# Boring an Accurate Internal Taper



## Antman (Mar 17, 2011)

Hi Guys,
  I'm trying to make a spindle for a rotab. I want to turn it between centres to achieve squareness of the shaft and 2 faces, and as an exercise, my first workpiece between centres. Also I want a taper, in the end of the spindle to locate a centre pin. The bottom of the taper to be tapped M6 x 1. The biggest centre drill I have is 8mm, but I want the taper to be about 12mm diameter at the outer end. First is a 60deg taper too shallow to locate a tapered pin?

  Trying out my taper idea on a piece of stock, I drilled 5mm and then using a tool ground from 4mm round HSS and 30deg on the compound, achieved an ok taper as far as finish goes but I don't know how close to 60deg it is. Certainly a lathe centre held in this taper seems wobbly.

  So 2 more questions: How to achieve accuracy in the angle, or is it so neccessary to be spot on 60deg for a centre for turning? I can turn the male taper at one setting of the compound?

  Thanks,
   Ant


----------



## kvom (Mar 17, 2011)

My .02 FWIW:

For machining the internal taper with the compound, I would use it to machine an external taper adjusting until the angle is as accurate as you can get or want. Then use the same setting for the internal. It will be easier to measure the external, but the method needed will depend on the geometry of your lathe.

Unless your tailstock is exactly aligned with the spindle center, turning between centers will not result in a non-tapered shaft. You'll need to measure afterwards. Assuming your rotab has a non-tapered center hole, squareness of both ends may be irrelevant.


----------



## Antman (Mar 17, 2011)

Thanks Kvom,
  My tailstock is quite nicely alligned (I think). I haven't attempted turning between centres yet but turning a 20cm testpiece between the chuck and the tailstock centre gives me less taper than I can measure.

  Measuring an external taper? The only way I can think is with a clock on the cross slide, advancing it with a number of turns of the feedscrew.


----------



## MachineTom (Mar 17, 2011)

You measure the internal taper, same as an external taper.

If you have a carriage stop, clamp a gage block say 1.000" between the carriage and stop. set an indicator to read the taper, remove gage block, move carriage to stop, read indicator, double that number if using inches per foot taper, or trig it out, then double for included angle.

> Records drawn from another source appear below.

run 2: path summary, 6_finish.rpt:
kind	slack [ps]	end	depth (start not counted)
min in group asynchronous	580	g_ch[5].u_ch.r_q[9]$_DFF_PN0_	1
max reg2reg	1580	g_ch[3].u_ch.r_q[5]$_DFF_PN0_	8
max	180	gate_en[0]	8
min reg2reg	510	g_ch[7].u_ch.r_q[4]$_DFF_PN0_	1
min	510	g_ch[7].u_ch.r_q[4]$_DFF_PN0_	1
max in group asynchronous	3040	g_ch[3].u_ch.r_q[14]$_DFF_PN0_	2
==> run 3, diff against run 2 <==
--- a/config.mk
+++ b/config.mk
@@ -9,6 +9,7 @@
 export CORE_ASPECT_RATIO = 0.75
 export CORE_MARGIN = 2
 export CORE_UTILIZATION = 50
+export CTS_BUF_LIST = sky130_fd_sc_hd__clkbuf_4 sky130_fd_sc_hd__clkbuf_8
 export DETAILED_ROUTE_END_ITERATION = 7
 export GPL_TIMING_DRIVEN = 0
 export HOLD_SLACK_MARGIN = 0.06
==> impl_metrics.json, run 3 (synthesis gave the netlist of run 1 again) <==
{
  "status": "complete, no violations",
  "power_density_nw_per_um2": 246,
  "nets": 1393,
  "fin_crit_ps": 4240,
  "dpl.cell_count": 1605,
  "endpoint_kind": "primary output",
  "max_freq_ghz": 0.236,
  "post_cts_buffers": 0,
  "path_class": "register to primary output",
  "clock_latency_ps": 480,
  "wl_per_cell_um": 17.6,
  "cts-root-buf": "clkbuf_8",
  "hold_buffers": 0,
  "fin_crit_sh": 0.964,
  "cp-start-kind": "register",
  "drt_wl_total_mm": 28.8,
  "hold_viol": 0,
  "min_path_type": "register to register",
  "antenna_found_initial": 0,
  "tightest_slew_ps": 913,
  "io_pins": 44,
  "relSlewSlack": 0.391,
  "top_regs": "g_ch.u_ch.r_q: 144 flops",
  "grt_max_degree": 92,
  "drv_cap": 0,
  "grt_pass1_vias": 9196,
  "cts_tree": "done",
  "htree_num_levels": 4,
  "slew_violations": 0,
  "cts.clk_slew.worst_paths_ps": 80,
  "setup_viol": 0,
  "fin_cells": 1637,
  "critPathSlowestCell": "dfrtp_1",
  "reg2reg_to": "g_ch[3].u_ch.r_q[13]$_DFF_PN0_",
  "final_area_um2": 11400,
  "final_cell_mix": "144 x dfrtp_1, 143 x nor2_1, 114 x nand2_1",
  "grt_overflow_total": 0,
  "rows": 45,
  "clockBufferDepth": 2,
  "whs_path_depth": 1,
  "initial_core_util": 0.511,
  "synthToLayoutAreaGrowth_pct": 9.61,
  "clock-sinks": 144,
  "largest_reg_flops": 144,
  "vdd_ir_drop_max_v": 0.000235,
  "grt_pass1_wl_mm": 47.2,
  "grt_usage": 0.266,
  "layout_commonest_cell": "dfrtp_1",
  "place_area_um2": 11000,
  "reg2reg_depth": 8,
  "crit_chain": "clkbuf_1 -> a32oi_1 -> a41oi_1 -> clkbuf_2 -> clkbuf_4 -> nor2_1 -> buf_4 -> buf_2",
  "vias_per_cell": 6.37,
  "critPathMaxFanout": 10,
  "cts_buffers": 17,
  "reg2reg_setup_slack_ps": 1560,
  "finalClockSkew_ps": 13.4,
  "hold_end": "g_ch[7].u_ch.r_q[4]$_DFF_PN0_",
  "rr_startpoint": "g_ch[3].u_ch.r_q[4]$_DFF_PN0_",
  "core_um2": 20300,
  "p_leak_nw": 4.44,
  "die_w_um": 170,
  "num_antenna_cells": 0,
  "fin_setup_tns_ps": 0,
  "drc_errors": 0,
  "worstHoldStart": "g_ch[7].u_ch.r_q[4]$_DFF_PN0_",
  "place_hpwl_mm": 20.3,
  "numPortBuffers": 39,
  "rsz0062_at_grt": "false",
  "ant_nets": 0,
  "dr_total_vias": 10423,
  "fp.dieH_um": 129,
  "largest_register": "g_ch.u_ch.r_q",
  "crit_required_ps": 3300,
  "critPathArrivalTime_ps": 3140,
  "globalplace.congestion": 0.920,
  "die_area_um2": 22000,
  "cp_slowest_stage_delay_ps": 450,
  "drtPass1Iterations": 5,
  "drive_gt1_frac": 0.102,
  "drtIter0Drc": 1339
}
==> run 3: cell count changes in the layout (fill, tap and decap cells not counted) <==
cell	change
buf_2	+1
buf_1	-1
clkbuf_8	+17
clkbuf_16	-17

Morse tapers are listed as inches/foot, Jarno, B&S are formula based.


----------



## Antman (Mar 17, 2011)

Thanx also MT, I think I can do that, except I suppose accuracy depends on getting the clock plunger square to the centre line of the workpiece.

Ant


----------



## kvom (Mar 17, 2011)

Tom's method is easy to understand, but the indicator needs to be exactly at the height of the spindle centerline to work. If not centered, the indicator tip will trace a hyperbola on the taper (remember your conic sections?) and give inaccurate readings. One way to verify that you're on center is to measure the taper across two different sections and ensure that the readings are equal.

Measuring and setting the taper are two different things. If the sides of the cross slide and compound are straight, then you can use angle bars to align the compound more accurately than with just the degree dial..


----------